DATA TO PROCESS section start

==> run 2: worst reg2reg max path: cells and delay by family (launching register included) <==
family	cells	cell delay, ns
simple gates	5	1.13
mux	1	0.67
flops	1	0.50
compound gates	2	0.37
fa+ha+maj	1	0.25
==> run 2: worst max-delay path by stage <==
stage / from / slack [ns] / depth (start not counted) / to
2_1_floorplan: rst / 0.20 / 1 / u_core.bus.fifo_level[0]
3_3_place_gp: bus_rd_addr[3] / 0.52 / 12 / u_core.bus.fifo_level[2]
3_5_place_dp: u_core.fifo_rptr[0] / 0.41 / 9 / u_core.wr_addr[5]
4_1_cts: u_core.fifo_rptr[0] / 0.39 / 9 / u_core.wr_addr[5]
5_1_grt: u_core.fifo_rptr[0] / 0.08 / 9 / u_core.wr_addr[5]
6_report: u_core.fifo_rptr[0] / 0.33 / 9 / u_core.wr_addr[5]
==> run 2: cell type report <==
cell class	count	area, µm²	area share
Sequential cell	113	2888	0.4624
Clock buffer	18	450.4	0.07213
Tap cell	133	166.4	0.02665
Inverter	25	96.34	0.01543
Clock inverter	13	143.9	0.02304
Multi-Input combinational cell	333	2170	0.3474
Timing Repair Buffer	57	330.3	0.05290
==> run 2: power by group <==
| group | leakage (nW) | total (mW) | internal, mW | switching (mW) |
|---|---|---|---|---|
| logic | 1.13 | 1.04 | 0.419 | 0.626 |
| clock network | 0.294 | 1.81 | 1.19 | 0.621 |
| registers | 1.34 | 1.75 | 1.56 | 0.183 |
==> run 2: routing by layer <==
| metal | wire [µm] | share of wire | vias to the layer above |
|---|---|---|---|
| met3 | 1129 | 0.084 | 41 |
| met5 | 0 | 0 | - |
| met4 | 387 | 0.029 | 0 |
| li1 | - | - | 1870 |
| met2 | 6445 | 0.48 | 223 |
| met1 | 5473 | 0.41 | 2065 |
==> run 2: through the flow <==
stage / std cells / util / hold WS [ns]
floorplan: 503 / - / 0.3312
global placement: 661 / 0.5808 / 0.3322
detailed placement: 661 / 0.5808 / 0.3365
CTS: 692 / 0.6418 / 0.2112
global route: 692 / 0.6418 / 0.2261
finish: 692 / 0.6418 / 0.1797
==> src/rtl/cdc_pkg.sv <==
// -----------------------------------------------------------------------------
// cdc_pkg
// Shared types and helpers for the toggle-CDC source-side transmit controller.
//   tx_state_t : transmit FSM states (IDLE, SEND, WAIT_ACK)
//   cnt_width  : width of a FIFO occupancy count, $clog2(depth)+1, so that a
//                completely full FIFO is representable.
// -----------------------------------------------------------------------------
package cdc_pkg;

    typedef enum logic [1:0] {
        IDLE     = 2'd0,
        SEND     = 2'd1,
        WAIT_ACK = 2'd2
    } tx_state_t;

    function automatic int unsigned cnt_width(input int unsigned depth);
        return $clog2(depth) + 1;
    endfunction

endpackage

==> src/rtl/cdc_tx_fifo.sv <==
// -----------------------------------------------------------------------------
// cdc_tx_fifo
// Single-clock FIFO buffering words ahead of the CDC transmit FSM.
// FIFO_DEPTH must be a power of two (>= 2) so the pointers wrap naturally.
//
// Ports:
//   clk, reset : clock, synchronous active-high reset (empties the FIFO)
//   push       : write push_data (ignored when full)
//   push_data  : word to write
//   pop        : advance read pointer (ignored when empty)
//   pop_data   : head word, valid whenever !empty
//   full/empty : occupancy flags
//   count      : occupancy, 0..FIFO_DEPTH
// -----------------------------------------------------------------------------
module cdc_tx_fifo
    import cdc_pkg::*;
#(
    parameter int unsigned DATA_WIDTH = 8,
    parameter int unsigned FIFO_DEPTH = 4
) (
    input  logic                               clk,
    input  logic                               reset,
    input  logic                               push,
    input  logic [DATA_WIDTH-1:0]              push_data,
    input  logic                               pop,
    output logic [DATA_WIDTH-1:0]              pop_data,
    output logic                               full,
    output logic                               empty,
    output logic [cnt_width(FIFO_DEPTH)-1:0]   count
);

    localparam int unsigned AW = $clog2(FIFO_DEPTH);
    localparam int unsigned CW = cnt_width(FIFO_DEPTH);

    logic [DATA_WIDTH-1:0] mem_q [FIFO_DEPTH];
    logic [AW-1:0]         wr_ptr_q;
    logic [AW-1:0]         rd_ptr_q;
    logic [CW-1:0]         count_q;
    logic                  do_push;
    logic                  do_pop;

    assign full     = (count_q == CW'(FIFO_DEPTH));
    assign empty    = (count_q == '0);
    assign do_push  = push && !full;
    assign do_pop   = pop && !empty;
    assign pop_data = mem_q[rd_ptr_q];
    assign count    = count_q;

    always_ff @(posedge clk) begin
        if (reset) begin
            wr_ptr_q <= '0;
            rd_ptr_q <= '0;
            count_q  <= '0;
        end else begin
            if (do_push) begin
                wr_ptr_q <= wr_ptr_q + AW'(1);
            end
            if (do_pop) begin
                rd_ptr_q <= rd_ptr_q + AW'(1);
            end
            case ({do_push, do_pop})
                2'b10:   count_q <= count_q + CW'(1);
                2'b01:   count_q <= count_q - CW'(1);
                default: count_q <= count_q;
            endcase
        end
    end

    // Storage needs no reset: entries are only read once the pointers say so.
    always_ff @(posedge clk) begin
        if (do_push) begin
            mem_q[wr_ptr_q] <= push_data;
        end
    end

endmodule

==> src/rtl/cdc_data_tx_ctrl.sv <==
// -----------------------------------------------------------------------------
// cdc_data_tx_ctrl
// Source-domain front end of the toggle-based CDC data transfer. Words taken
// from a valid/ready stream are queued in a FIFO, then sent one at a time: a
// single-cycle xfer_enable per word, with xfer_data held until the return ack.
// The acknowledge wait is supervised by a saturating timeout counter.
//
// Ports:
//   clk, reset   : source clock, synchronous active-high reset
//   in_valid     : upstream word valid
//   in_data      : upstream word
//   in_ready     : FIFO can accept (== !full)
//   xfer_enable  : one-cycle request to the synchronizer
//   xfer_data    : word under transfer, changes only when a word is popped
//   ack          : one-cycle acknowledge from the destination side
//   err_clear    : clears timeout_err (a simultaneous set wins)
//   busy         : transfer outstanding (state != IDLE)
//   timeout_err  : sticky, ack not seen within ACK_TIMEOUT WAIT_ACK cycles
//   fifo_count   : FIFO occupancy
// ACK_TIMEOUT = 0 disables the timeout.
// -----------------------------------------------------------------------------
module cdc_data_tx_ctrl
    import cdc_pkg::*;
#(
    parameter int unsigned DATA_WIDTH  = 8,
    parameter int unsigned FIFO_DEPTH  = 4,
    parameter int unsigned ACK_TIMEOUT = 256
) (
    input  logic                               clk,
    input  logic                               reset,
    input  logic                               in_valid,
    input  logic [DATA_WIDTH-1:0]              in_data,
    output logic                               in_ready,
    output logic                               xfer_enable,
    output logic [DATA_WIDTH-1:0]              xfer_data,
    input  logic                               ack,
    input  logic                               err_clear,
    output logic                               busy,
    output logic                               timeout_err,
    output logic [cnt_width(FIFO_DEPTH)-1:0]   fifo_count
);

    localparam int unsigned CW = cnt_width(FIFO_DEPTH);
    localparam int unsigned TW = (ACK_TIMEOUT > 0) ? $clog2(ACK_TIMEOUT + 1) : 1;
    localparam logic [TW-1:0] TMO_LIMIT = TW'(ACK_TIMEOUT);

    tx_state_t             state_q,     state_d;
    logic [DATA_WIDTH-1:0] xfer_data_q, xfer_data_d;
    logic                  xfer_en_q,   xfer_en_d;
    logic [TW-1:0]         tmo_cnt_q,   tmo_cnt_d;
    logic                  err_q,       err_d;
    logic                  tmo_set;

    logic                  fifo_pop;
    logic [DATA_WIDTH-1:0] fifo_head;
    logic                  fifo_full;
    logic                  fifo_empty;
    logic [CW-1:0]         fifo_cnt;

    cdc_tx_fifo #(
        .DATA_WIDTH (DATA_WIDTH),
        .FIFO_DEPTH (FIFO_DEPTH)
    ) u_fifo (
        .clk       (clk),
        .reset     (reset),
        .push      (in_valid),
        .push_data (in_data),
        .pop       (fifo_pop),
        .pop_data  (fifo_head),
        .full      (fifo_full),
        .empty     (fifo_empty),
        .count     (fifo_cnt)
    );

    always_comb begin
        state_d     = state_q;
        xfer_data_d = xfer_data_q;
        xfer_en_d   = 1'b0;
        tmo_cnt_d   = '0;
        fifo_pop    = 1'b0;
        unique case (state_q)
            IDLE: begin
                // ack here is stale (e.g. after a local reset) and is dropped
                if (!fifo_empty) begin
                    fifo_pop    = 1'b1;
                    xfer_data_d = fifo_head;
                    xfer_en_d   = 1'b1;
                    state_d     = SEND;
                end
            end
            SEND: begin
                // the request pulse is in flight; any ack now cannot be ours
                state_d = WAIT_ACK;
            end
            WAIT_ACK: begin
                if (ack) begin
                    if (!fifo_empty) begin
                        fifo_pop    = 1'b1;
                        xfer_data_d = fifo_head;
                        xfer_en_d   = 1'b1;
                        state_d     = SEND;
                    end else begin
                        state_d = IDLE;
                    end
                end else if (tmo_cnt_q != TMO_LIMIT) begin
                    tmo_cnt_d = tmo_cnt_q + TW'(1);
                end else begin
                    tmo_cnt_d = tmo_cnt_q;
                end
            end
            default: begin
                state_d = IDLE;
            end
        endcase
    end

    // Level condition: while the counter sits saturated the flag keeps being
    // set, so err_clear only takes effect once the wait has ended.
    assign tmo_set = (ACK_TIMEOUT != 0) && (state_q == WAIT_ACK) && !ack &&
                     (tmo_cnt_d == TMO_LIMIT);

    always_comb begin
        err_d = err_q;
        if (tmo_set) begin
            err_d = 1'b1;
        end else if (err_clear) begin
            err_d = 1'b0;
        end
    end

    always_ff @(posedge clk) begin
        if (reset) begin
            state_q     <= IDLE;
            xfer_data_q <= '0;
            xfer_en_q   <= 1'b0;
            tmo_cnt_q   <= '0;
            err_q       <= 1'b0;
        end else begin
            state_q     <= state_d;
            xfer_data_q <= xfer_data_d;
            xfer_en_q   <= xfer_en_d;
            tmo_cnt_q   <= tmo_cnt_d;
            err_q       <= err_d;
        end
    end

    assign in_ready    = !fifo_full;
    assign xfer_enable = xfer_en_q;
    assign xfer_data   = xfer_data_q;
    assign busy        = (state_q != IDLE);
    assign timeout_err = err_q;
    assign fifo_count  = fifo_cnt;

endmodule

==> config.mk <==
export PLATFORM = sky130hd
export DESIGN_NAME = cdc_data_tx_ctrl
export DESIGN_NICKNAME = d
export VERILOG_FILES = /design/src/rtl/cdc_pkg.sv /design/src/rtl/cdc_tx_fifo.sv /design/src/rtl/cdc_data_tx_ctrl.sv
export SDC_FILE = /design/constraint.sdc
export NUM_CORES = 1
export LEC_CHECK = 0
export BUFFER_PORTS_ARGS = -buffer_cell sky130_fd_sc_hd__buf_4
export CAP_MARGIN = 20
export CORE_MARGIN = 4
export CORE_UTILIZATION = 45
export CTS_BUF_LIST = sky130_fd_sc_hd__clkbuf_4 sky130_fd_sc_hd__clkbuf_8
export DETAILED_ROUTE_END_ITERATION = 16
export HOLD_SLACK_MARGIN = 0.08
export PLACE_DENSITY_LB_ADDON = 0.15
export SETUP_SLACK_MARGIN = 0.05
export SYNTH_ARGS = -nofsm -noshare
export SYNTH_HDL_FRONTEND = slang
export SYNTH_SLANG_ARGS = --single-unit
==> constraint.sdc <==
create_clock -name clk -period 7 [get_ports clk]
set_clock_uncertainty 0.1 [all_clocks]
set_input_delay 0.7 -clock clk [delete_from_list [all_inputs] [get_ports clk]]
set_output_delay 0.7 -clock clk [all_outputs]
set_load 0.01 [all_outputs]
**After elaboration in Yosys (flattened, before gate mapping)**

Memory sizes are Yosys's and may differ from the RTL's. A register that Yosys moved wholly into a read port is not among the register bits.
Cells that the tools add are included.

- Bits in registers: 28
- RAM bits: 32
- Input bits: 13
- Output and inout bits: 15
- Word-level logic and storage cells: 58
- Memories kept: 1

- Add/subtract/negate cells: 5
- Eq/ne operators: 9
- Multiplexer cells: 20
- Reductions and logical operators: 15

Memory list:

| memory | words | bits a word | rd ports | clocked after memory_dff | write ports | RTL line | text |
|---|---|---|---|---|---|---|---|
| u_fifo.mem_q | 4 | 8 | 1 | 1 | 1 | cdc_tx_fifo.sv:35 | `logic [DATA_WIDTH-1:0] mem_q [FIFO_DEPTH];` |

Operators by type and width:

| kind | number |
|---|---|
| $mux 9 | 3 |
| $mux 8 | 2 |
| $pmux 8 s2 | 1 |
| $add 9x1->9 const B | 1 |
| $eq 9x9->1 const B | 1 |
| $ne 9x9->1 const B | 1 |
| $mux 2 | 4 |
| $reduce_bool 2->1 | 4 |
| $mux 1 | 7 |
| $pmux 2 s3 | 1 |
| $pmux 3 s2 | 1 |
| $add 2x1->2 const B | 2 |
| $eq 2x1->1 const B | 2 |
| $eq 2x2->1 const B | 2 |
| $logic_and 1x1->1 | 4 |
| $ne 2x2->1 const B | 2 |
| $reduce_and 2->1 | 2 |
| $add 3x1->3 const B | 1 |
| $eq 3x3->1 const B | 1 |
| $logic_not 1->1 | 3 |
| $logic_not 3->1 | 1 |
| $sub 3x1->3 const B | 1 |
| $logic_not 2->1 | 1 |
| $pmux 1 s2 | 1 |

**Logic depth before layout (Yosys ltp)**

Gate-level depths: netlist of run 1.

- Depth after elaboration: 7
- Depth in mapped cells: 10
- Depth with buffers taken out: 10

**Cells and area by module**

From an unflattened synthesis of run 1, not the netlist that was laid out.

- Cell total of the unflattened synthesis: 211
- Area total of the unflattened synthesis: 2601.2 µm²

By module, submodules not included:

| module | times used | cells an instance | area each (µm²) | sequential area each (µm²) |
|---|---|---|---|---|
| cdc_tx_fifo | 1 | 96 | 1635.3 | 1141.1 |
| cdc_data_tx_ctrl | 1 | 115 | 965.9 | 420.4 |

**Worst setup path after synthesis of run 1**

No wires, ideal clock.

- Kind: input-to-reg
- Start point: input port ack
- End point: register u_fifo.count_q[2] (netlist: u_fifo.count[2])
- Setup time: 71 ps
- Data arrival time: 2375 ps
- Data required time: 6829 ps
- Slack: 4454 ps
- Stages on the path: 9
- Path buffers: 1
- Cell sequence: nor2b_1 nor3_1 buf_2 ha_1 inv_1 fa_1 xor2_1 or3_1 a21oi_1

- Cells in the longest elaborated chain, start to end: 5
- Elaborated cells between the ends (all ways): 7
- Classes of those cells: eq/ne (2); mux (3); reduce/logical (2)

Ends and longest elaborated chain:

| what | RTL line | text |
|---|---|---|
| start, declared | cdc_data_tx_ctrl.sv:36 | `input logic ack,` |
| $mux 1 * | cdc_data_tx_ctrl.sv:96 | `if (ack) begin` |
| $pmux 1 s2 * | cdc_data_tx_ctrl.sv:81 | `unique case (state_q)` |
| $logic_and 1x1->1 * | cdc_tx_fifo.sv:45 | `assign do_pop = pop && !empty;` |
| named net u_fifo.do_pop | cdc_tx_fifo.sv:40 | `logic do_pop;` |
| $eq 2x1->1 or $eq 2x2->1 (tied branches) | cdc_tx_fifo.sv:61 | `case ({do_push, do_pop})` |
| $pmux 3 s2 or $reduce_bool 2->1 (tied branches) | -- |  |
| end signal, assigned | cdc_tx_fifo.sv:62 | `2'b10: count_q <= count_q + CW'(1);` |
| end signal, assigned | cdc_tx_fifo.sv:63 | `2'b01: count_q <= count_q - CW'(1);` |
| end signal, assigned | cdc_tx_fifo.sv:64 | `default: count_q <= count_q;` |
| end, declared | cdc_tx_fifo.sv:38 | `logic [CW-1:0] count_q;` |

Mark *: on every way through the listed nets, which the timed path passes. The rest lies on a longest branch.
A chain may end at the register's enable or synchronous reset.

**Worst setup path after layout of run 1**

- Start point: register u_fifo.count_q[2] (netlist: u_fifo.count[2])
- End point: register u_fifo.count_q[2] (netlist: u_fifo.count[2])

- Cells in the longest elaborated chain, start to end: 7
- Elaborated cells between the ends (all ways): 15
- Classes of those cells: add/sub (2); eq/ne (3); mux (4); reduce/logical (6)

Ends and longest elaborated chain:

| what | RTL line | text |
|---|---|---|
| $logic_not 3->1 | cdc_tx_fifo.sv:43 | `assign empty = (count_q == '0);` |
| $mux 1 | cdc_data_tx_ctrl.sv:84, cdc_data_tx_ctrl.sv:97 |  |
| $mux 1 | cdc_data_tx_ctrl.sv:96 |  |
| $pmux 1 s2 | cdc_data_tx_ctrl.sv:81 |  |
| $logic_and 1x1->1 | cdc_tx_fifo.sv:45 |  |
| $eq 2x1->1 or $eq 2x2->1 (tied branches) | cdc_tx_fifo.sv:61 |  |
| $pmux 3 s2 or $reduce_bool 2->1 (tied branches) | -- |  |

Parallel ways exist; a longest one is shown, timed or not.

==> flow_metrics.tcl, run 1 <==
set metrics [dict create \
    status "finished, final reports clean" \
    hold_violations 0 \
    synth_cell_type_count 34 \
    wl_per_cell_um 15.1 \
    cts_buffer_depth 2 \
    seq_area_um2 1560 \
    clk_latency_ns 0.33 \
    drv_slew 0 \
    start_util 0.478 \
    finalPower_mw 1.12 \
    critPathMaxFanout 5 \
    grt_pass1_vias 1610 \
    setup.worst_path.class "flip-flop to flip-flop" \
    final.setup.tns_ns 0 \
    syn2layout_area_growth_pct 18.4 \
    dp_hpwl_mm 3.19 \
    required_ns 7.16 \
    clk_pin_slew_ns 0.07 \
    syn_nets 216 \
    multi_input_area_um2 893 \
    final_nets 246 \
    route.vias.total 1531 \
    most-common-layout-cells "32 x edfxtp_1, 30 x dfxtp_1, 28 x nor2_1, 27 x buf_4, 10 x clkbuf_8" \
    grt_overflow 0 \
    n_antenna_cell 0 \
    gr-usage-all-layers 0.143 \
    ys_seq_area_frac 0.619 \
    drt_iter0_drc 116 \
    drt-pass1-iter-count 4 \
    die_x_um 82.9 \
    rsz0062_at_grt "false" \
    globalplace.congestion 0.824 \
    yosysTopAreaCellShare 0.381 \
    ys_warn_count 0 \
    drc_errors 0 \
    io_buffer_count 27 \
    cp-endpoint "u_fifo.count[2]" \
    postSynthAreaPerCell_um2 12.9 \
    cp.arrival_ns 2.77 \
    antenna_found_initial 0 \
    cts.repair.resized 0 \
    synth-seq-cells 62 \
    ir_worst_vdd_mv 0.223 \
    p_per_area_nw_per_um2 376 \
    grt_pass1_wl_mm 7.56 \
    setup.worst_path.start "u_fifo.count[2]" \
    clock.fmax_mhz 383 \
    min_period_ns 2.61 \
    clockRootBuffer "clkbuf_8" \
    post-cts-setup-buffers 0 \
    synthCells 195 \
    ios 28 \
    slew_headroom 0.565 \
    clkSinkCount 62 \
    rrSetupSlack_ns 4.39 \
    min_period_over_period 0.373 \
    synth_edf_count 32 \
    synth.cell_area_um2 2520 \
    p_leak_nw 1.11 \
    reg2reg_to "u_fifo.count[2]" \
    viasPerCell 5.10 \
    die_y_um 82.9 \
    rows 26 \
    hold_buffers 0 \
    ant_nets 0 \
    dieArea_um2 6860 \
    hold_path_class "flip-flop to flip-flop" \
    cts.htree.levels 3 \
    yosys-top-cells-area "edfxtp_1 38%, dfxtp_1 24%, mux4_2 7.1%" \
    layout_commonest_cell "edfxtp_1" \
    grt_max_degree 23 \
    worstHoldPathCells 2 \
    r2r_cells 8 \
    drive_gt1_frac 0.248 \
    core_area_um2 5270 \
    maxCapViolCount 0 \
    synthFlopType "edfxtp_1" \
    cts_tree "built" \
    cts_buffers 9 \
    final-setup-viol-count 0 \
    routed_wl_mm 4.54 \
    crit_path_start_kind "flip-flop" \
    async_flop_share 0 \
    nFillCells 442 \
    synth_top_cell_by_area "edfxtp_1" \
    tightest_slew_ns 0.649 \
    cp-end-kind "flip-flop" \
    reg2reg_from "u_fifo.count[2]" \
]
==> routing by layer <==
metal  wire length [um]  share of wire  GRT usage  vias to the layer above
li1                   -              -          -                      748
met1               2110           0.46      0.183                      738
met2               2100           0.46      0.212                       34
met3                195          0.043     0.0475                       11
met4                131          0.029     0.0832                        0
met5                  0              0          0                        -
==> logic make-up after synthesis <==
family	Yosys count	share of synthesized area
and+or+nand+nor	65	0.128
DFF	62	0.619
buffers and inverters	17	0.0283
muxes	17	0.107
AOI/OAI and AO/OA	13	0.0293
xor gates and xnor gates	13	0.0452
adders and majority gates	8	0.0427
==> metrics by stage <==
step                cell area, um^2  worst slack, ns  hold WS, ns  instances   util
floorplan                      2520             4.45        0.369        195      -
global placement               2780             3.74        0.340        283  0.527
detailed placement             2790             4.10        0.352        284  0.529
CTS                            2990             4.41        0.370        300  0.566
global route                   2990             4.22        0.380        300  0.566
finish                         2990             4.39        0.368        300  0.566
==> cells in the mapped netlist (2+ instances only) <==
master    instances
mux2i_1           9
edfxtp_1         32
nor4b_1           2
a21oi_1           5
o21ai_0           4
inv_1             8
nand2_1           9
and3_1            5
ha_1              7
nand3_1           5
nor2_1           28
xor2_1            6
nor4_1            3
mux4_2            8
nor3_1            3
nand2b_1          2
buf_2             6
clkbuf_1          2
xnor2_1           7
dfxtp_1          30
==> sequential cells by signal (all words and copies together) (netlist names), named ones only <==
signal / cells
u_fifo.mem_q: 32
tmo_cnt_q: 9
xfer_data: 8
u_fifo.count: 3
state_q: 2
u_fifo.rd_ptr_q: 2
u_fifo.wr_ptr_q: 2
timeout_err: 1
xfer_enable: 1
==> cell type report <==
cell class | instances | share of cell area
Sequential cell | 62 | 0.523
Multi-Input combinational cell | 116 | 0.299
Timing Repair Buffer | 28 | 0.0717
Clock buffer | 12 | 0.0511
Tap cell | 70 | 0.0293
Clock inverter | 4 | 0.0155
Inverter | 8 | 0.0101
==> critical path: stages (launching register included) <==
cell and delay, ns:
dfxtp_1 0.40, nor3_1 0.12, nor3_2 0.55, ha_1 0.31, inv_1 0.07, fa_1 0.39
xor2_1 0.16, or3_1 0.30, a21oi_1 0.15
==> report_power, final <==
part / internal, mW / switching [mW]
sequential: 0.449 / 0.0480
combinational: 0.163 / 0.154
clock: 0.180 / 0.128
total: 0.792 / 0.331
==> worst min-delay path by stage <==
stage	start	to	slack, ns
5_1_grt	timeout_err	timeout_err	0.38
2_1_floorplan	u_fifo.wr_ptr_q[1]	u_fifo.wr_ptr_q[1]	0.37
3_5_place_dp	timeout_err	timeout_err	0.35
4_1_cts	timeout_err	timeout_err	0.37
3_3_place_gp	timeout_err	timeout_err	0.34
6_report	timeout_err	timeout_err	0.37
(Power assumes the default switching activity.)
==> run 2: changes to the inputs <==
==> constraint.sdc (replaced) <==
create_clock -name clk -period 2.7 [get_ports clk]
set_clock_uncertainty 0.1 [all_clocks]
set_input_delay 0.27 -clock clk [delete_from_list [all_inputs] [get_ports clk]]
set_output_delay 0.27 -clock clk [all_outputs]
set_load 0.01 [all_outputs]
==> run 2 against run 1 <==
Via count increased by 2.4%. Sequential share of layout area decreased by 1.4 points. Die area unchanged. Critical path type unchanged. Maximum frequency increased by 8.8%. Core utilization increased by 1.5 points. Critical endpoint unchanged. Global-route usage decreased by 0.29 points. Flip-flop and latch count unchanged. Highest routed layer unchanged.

DATA TO PROCESS section end

# ASSIGNMENT:
Lines holding the word "placement" are the answer; copy each one from the records above.

# ANSWER TO THIS EXERCISE:
global placement: 661 / 0.5808 / 0.3322
detailed placement: 661 / 0.5808 / 0.3365
global placement               2780             3.74        0.340        283  0.527
detailed placement             2790             4.10        0.352        284  0.529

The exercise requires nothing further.